The present patient’s respiratory condition deteriorated rapidly after withdrawal of the immunosuppressant, and IRIS was considered as a differential diagnosis. IRIS is an inflammatory reaction caused by reconstitution of a patient’s immune system upon functional recovery of monocytes, macrophages and NK cells, or through an increase in CD4+ cell count, which triggers an excessive immune response to any pathogenic microorganisms present in the body. IRIS can be secondary to human immunodeficiency virus (HIV), drug-induced hypersensitivity syndrome, autoimmune diseases, pregnancy, and internal malignancies. Disorders consistent with IRIS include tuberculosis, cytomegalovirus infection, herpes zoster, and pneumocystis pneumonia. IRIS in non-HIV occurs upon reduction and withdrawal of immunosuppressants, such as prednisone or tumor necrosis factor-alpha inhibitors [7]. In the present case, only the immunosuppressive agent was withdrawn after development of enteritis, and the steroid was not reduced. However, we concluded that involvement of IRIS could not be completely ruled out because the cytomegalovirus enteritis occurred at the time of steroid reduction.

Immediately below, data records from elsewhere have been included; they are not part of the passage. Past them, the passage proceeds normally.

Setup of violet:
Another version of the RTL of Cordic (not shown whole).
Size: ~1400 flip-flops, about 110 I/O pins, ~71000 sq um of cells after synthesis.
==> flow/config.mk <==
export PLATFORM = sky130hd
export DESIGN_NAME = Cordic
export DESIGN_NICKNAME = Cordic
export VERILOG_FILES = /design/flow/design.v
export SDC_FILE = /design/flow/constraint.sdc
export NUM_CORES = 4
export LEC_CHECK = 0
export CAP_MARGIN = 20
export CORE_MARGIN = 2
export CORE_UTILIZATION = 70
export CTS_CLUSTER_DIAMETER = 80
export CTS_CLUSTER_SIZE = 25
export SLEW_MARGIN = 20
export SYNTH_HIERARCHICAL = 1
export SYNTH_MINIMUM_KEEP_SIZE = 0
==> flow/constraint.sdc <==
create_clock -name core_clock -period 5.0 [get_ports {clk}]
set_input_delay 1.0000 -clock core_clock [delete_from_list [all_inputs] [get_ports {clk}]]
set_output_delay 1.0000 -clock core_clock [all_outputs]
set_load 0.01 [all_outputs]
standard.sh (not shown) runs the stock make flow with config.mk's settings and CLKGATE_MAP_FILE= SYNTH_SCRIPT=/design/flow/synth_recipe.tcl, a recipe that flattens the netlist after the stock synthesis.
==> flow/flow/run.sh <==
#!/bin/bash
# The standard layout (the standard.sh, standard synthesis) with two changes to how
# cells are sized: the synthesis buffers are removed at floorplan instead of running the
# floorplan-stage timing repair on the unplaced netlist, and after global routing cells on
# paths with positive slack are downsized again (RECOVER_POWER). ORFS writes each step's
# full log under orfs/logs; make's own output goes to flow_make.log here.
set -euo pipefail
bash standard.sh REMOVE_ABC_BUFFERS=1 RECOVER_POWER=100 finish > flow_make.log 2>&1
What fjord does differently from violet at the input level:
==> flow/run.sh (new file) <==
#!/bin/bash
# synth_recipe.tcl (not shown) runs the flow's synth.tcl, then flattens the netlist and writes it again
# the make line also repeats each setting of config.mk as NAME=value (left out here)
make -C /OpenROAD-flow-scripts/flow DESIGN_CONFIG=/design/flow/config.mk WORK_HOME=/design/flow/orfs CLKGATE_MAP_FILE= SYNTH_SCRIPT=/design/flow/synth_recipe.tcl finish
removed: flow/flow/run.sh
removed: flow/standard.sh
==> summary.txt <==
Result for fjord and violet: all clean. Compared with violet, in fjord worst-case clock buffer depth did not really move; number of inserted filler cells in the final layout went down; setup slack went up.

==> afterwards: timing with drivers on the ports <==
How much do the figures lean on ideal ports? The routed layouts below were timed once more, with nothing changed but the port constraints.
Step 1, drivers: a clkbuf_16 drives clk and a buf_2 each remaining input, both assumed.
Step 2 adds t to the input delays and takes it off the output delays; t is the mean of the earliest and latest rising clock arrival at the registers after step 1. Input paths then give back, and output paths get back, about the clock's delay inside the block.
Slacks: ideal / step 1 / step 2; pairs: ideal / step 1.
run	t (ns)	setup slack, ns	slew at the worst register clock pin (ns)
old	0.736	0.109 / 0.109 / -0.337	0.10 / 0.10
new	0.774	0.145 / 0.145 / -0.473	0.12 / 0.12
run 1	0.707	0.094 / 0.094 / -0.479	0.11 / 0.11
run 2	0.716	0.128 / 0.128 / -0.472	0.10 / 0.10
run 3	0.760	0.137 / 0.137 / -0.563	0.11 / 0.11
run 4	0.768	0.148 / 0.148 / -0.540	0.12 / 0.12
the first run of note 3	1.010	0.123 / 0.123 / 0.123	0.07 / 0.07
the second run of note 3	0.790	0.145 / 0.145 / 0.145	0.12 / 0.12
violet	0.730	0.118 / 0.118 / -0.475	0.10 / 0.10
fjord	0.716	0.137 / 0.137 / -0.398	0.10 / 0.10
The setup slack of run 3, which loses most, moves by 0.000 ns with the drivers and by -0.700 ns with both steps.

Although S. stercoralis has been described as an IRIS-associated pathogen, it has been underreported [8]. The majority of these IRISs have occurred after ART therapy for HIV in patients with HIV-related chronic fecal nematode infestation [9, 10], and there are very few reports of patients who have received immunosuppressive therapy for a short period of only 3 months.

Another issue in the present case was to identify the factor that had played the most important role in the fatal outcome [11]. CMV is an important opportunistic pathogen that causes morbidity and mortality in immunocompromised patients, leading to symptoms such as fever, interstitial pneumonia, enteritis, hepatitis, retinitis, and encephalitis. CMV infection can be assessed through a variety of techniques, including serology and histopathology for detection of viral components, among which phosphorylated protein 65 (PP65 antigenemia), which is abundantly present in viral fragments, is detected in peripheral blood leukocytes by indirect immunofluorescence, and for which early monitoring is indicated for patients with SLE and other diseases requiring immunosuppressive therapy [12]. The present patient had been treated with ganciclovir for CMV infection since the time of admission, and her CMV pp65 continued to decline without leukopenia, despite her worsening condition. Although SLE is known to cause impairment of consciousness and renal function, enteritis, and pancytopenia, these features almost always vary in parallel with biomarkers such as antibodies and complement. The patient had no hypocomplementemia or elevated antibody titers after initiation of remission induction therapy for SLE until the time of death. Therefore, we believe that CMV infection and SLE were also unlikely to have been the main cause of death. Although we suspect that strongyloidiosis infection was a major factor involved in the fatal outcome, the patient did not receive any sequential parasitological follow-up in view of the negative results of culture tests, making it difficult to assess the severity of strongyloidiosis over time. For the same reason, it is difficult to conclude whether the patient would have responded to ivermectin or albendazole. The fatal outcome may have resulted from the ineffectiveness of ivermectin on a background of HTLV1 positivity and renal impairment, or some other combined interaction, such as the impact on MMF or Tac discontinuation on strongyloidiosis and IRIS.

As parasitic infection in a patient undergoing dose reduction of immunosuppressants in a non-endemic area is of considerable interest, we consider this case to be of medical significance. In addition, being able to present a video of living worms in the alveolar lavage fluid and to pathologically confirm worms with CMV-positive cells are features of considerable interest. In summary, this report has described a fatal case of refractory strongyloidiasis infection secondary to CMV infection during immunosuppressive therapy. Parasitic infections should always be borne in mind when administering immunosuppressants to migrants from tropical or subtropical areas.